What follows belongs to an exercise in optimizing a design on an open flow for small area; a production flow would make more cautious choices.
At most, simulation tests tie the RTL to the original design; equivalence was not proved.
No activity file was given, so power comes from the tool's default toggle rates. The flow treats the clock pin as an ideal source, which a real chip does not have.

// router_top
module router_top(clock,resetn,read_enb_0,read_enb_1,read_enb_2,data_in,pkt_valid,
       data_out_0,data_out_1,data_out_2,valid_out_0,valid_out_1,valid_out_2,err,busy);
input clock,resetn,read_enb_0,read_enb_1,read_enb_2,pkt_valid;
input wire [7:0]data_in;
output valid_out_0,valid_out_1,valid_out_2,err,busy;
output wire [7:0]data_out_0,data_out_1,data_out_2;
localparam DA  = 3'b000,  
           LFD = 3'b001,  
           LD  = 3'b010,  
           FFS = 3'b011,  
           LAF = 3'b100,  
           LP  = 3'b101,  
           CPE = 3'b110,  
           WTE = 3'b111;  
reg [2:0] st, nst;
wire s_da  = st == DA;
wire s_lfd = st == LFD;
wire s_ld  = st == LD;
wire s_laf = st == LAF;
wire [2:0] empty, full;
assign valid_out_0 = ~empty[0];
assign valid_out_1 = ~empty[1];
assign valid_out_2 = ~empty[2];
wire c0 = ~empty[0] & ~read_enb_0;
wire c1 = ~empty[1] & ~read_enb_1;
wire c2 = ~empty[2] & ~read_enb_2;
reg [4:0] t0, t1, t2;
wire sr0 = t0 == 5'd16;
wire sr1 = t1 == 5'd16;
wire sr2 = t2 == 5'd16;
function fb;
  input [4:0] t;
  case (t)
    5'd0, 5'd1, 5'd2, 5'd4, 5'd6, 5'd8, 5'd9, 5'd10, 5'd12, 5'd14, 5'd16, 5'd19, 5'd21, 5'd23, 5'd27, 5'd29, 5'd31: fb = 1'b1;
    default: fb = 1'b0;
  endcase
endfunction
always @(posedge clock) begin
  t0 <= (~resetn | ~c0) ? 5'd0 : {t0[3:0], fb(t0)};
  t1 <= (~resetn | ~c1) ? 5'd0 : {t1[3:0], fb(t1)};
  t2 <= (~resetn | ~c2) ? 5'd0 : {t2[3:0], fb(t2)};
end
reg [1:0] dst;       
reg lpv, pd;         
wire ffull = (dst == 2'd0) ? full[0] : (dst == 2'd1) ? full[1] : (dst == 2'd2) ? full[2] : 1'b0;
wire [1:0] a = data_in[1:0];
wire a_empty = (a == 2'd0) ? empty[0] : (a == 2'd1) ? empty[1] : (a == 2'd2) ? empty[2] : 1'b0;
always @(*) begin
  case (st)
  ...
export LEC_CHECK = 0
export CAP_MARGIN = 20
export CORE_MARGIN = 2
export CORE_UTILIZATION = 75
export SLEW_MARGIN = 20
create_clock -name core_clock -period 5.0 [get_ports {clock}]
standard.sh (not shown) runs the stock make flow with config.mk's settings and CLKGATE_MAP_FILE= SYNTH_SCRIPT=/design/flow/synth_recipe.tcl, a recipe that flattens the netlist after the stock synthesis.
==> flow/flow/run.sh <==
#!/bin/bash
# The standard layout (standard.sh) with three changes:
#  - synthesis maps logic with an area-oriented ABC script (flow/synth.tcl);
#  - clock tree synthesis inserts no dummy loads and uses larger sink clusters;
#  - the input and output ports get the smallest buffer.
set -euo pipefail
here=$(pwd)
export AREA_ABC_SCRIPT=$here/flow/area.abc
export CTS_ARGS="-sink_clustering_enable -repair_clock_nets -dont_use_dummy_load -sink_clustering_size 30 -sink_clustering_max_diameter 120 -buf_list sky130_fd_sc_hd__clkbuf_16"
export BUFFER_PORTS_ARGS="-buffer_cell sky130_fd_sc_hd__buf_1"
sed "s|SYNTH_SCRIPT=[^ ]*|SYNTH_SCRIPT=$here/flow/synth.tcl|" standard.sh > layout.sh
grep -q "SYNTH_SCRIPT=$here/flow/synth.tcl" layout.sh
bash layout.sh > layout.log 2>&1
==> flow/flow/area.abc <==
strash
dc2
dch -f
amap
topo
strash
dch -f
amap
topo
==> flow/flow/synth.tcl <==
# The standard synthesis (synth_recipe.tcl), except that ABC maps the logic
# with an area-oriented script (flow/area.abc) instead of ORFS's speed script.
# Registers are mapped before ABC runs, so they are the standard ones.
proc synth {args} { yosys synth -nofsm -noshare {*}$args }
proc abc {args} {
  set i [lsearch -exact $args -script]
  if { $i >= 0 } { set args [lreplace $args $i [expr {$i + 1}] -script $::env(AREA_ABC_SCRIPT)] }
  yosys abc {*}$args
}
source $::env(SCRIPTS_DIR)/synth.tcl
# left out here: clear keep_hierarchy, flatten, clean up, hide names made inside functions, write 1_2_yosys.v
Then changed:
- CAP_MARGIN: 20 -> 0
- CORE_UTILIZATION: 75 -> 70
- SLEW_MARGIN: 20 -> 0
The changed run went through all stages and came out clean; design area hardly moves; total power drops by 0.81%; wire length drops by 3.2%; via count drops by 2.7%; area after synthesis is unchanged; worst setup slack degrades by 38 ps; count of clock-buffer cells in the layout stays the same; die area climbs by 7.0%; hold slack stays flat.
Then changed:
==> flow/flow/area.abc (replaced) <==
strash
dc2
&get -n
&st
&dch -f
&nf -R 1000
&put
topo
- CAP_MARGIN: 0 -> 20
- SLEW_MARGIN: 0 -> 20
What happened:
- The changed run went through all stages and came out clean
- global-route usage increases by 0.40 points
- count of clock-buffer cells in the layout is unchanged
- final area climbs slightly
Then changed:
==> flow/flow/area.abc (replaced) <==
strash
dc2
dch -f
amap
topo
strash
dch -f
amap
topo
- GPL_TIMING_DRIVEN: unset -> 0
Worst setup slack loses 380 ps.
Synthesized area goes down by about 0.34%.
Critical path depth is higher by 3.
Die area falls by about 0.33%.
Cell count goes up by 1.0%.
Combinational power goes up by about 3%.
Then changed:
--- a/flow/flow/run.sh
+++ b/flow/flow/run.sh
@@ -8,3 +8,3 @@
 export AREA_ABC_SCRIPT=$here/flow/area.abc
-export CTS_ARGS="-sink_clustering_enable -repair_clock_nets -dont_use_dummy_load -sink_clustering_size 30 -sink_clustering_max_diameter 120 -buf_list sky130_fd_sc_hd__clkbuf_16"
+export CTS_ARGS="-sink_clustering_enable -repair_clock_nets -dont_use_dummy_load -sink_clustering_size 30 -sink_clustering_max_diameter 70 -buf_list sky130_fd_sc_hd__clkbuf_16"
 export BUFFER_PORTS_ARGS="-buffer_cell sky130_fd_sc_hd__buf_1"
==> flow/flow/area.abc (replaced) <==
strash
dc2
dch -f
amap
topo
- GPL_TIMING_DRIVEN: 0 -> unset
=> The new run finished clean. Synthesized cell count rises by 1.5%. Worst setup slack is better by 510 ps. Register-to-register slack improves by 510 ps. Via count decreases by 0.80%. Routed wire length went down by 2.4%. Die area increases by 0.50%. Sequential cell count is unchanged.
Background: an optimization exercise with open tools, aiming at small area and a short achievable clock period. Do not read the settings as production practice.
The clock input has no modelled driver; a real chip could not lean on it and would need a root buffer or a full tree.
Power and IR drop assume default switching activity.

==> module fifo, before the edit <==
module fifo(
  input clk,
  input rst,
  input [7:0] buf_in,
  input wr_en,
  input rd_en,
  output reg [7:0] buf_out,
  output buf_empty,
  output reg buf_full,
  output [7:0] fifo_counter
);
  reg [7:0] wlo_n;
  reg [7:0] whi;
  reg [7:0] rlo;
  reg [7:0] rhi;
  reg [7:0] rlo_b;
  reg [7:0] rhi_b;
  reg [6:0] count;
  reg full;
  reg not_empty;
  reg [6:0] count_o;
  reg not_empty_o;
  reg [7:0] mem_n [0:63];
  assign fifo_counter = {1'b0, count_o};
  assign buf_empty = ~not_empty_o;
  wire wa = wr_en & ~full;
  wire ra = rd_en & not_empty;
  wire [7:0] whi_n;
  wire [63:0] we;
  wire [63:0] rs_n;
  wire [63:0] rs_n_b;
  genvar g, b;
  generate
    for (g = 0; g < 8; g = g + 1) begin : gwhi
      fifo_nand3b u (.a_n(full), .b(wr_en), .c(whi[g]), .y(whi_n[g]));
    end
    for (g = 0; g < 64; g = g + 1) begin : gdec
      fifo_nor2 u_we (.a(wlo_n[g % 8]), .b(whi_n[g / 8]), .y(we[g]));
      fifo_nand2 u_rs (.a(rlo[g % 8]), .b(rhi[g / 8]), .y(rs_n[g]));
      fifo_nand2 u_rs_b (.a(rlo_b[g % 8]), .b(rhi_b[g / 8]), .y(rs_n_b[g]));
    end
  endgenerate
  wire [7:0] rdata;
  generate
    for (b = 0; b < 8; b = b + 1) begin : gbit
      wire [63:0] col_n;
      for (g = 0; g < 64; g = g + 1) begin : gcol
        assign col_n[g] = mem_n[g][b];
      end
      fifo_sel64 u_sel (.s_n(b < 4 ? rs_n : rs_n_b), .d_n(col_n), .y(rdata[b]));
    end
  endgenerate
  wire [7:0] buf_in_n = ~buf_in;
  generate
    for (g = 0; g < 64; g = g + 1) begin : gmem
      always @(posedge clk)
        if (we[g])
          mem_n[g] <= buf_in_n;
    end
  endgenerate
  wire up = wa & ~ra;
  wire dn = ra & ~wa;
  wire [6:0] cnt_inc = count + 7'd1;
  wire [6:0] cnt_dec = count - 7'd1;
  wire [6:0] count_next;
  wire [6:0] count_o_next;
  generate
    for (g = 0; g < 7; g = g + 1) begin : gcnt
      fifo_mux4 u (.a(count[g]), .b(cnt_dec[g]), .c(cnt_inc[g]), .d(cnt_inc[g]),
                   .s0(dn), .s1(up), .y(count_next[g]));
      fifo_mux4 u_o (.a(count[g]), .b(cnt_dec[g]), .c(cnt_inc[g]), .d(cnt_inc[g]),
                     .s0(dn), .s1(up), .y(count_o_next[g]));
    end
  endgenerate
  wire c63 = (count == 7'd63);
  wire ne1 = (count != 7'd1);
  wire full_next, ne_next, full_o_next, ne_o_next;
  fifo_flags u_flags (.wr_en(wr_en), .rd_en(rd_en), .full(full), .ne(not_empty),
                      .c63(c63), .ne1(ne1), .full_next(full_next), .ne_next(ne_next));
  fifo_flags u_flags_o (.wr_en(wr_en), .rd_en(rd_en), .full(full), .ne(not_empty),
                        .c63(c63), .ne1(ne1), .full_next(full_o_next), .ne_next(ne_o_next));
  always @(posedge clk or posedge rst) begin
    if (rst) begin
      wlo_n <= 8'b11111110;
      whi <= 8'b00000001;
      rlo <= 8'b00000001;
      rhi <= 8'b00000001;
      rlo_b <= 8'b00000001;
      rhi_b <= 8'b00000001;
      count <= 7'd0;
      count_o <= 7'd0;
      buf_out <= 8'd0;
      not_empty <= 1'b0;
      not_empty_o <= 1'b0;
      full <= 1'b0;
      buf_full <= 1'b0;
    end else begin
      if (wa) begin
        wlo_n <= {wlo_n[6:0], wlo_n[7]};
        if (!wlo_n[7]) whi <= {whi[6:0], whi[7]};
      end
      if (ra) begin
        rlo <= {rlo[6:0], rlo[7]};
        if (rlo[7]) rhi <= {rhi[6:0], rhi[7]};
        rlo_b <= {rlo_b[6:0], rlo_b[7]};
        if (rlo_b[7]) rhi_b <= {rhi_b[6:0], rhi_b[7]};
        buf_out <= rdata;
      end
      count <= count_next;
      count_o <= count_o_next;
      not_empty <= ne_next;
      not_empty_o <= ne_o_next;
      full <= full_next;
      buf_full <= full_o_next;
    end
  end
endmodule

+-------+

_WORK REQUIRED_
Only the lines of the data holding the string "slack" are wanted; copy each of them.

_ANSWER SPACE_
The changed run went through all stages and came out clean; design area hardly moves; total power drops by 0.81%; wire length drops by 3.2%; via count drops by 2.7%; area after synthesis is unchanged; worst setup slack degrades by 38 ps; count of clock-buffer cells in the layout stays the same; die area climbs by 7.0%; hold slack stays flat.
Worst setup slack loses 380 ps.
=> The new run finished clean. Synthesized cell count rises by 1.5%. Worst setup slack is better by 510 ps. Register-to-register slack improves by 510 ps. Via count decreases by 0.80%. Routed wire length went down by 2.4%. Die area increases by 0.50%. Sequential cell count is unchanged.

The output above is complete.